Dataset entries
-- Opening Marker --

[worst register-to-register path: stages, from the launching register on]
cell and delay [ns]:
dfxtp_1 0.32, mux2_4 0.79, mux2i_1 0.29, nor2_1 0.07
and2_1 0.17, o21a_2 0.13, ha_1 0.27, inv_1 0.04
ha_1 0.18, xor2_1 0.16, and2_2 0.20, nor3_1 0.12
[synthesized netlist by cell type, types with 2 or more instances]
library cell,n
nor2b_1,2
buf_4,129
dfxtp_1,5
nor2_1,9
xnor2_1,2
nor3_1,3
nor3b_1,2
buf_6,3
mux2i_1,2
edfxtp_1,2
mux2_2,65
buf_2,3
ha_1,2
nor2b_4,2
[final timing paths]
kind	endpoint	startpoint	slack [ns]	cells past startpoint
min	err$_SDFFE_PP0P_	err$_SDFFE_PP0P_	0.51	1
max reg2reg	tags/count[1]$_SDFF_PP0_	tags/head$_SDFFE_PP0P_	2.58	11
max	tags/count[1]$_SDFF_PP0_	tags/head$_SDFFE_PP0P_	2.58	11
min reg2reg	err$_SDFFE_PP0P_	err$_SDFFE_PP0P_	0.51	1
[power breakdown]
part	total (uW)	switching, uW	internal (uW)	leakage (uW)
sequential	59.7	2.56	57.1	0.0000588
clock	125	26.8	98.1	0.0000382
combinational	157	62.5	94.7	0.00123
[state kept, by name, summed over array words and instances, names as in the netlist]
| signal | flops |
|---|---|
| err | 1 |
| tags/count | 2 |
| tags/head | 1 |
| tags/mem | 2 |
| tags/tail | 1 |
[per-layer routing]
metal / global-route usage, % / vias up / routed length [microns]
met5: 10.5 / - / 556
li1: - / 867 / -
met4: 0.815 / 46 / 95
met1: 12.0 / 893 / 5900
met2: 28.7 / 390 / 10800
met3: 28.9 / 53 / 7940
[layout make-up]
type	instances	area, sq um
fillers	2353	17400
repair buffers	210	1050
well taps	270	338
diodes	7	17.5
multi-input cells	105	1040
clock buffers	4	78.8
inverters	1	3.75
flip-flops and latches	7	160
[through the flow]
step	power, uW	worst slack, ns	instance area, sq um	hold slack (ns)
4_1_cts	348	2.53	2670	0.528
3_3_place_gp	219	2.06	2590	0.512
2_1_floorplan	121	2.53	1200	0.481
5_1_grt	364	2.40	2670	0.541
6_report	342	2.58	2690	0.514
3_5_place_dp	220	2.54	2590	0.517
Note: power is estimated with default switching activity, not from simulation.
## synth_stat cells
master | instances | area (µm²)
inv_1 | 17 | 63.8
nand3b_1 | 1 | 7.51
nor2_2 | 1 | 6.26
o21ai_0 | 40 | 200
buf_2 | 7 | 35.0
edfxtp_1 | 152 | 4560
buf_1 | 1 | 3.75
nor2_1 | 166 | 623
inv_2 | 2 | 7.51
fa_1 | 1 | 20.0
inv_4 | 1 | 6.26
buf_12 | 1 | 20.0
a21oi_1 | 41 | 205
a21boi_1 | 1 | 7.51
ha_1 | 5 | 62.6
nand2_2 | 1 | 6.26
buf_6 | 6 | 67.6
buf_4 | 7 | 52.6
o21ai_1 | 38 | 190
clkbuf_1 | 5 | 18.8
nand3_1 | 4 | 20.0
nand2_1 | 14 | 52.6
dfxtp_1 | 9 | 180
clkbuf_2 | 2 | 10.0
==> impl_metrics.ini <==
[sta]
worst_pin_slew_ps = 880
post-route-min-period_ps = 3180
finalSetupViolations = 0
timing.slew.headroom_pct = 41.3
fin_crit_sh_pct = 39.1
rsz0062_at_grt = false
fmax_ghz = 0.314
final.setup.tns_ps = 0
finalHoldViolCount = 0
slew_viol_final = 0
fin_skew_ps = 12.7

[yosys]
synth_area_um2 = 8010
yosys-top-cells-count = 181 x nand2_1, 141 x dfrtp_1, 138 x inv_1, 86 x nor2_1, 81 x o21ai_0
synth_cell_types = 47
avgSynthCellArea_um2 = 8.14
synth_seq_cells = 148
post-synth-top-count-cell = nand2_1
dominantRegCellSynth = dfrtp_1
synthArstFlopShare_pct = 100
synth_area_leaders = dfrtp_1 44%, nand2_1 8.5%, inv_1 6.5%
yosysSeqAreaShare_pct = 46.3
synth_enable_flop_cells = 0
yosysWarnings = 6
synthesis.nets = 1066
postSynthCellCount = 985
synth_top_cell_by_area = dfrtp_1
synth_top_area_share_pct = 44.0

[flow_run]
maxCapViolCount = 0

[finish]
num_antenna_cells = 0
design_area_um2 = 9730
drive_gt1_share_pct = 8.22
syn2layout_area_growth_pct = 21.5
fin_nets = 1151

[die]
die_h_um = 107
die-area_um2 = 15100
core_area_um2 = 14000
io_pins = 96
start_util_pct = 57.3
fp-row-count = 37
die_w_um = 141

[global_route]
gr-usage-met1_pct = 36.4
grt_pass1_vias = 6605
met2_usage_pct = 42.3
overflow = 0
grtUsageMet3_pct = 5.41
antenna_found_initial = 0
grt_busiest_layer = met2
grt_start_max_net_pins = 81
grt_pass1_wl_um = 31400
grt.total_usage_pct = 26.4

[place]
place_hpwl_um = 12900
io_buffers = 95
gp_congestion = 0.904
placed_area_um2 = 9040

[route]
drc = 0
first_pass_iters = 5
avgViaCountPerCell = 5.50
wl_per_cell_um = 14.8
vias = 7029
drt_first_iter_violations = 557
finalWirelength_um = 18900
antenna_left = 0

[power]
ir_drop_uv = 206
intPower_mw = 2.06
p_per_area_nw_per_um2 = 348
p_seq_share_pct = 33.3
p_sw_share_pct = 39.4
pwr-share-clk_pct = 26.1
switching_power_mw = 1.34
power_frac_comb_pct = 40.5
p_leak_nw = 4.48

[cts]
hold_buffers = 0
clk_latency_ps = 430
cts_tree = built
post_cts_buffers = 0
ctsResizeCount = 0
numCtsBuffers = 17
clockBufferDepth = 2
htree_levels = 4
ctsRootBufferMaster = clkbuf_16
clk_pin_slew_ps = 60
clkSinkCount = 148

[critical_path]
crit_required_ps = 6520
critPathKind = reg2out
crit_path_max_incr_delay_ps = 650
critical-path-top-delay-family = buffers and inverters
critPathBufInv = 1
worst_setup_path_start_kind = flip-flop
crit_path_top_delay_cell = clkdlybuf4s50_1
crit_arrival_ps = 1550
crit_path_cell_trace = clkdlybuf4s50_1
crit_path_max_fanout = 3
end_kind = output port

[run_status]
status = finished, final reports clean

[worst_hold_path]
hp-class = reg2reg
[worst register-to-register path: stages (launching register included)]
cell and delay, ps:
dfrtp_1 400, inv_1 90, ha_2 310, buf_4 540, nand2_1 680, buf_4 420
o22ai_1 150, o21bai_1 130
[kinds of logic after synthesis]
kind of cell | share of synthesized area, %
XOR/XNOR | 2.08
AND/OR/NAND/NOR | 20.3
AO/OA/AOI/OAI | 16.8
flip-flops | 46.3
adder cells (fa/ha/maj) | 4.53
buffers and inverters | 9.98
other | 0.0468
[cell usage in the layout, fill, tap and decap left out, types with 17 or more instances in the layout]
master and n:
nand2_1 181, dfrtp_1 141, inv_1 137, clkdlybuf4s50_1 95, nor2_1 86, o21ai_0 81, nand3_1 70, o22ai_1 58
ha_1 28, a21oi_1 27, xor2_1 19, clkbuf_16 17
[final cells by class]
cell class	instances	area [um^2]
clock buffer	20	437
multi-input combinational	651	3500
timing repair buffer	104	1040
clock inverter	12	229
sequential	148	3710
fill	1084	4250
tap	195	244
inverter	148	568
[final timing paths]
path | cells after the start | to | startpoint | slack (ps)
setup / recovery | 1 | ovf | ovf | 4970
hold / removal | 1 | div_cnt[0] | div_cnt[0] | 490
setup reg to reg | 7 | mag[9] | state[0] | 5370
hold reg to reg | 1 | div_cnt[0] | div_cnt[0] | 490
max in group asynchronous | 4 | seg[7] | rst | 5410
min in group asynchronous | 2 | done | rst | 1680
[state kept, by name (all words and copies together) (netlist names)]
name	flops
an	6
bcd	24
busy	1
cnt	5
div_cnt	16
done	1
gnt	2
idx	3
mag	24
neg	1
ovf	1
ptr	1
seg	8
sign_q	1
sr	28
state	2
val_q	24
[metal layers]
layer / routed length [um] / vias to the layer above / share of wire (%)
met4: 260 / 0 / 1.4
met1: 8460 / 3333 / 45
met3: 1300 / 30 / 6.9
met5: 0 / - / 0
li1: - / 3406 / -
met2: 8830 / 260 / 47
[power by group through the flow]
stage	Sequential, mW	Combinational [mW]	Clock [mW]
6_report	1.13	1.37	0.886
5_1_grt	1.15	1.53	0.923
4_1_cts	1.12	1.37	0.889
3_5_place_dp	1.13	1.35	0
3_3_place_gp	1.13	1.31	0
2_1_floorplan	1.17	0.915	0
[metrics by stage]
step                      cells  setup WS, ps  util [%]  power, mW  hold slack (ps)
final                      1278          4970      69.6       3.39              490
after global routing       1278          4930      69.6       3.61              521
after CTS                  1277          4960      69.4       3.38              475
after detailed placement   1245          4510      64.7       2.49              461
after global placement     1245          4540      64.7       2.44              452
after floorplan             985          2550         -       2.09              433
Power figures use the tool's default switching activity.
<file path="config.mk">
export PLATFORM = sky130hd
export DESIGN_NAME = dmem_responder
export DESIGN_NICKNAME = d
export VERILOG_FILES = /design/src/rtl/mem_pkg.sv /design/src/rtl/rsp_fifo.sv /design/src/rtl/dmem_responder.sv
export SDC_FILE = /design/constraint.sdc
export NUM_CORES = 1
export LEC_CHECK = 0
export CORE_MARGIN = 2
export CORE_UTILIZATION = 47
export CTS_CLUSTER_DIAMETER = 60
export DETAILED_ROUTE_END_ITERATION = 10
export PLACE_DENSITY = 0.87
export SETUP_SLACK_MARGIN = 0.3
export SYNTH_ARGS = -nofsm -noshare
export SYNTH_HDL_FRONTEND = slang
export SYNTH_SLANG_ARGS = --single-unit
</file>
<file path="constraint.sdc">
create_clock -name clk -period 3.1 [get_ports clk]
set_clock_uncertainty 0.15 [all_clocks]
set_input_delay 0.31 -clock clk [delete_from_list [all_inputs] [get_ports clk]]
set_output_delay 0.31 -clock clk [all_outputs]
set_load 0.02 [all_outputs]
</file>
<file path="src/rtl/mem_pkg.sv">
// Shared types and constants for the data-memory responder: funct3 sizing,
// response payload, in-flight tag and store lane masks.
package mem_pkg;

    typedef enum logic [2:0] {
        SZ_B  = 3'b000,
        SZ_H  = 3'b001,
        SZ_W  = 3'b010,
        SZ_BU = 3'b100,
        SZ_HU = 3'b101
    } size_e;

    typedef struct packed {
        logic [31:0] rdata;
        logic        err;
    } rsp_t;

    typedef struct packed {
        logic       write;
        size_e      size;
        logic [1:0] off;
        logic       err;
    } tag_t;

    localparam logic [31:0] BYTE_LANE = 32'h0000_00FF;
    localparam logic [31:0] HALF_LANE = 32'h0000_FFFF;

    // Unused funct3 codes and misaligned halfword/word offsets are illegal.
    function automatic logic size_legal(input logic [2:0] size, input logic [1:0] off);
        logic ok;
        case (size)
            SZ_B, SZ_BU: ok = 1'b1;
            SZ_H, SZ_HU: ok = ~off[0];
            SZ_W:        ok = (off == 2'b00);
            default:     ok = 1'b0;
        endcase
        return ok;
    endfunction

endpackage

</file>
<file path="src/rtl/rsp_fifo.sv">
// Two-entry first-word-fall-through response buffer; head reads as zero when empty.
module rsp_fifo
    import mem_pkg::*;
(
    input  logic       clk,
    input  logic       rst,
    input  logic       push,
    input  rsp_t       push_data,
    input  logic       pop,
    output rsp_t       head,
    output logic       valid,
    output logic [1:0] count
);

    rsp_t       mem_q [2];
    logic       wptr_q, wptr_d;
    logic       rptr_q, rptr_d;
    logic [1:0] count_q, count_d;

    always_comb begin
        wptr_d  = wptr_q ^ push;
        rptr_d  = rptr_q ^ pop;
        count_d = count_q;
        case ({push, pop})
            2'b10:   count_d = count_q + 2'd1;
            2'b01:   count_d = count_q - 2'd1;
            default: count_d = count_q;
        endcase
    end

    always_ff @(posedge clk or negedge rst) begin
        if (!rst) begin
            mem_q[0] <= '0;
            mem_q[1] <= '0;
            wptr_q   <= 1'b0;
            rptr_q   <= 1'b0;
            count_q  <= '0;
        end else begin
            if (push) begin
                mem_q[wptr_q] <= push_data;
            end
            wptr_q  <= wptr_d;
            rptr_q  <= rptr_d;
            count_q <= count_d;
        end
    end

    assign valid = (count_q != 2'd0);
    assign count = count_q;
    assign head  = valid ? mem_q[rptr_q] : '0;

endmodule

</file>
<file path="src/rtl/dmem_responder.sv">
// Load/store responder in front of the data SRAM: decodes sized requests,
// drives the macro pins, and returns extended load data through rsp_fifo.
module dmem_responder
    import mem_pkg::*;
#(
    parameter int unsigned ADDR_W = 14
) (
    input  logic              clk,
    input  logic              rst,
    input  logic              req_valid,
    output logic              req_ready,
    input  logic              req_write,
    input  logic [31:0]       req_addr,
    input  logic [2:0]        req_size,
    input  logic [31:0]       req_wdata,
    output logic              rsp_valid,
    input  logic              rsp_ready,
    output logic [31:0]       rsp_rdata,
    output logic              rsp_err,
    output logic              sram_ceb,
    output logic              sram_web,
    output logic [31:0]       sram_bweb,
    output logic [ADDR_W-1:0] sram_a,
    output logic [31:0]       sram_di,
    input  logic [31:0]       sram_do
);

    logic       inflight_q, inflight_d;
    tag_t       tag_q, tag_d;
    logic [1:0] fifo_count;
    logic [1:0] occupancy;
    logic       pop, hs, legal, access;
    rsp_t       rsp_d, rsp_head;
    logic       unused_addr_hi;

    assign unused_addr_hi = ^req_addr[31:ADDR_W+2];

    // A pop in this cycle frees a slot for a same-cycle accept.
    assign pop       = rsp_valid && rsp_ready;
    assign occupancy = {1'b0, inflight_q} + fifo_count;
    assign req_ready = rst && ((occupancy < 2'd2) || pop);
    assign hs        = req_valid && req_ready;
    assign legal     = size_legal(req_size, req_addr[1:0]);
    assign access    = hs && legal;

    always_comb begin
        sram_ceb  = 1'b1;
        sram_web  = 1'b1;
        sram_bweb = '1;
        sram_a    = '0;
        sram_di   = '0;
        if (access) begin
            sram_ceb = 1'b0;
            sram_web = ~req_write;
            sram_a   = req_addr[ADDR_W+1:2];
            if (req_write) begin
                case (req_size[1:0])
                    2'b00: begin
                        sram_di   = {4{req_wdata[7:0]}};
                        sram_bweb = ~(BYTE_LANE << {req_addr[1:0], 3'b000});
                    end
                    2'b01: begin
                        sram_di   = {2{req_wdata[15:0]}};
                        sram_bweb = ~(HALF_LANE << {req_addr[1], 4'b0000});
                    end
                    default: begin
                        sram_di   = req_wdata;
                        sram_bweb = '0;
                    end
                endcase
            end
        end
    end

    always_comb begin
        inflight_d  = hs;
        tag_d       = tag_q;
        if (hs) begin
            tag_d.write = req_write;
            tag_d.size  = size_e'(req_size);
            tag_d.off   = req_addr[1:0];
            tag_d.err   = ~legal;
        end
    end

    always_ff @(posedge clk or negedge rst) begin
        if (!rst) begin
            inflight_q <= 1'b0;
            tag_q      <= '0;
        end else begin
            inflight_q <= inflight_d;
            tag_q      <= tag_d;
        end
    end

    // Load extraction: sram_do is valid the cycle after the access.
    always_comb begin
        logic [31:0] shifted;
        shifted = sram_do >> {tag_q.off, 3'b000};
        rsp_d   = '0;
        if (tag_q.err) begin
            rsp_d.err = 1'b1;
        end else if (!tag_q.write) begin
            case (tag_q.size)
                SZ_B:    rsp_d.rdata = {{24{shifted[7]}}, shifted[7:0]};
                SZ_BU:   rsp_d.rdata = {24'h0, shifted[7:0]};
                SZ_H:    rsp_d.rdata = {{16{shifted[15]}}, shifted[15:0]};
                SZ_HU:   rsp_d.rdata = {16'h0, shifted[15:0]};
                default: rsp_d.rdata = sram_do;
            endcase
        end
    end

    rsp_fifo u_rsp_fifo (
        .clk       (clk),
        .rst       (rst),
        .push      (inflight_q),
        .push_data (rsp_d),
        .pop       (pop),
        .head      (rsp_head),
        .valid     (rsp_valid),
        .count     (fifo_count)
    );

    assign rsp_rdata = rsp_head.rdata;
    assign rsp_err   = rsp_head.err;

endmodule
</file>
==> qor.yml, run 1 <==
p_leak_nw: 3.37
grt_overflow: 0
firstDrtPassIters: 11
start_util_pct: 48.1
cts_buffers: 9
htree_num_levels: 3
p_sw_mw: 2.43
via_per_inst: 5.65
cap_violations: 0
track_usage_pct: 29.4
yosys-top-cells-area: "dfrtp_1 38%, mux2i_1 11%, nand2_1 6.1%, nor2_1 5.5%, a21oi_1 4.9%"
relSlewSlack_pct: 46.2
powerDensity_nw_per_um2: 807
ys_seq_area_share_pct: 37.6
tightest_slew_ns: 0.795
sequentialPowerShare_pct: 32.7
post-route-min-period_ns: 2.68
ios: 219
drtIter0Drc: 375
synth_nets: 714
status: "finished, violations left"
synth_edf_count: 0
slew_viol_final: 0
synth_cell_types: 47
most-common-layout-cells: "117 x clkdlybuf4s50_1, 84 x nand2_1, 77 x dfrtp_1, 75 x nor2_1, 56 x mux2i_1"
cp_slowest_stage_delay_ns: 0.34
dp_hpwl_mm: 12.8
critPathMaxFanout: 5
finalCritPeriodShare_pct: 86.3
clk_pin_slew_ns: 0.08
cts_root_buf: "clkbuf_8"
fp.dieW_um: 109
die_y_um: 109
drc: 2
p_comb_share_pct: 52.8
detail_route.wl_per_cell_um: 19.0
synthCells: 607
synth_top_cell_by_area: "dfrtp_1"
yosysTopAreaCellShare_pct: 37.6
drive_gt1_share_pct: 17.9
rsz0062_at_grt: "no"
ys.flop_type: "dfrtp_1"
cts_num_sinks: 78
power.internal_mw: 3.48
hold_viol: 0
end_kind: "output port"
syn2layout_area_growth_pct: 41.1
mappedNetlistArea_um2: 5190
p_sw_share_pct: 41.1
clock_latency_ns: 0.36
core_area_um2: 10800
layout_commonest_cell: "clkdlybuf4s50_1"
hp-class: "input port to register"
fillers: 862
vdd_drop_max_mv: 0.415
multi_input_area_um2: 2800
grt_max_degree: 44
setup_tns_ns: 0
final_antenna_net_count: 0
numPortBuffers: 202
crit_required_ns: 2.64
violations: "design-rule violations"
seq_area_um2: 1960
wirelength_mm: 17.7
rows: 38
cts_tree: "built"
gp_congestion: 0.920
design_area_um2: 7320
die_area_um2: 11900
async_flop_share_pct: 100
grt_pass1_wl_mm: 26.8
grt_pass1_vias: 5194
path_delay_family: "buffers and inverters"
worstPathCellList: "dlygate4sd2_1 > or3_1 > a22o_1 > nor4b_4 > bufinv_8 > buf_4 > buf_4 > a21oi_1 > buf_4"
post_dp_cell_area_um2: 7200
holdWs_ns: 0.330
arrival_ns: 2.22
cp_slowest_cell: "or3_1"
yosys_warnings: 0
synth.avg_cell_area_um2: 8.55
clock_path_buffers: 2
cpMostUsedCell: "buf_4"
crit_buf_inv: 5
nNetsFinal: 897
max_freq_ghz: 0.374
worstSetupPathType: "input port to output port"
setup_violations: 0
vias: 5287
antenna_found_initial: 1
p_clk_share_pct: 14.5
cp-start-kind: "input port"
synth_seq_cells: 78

-- Closing Marker --

### About this task
Within the entries above, count the lines that include "done". The answer is that number alone.

### The answer
2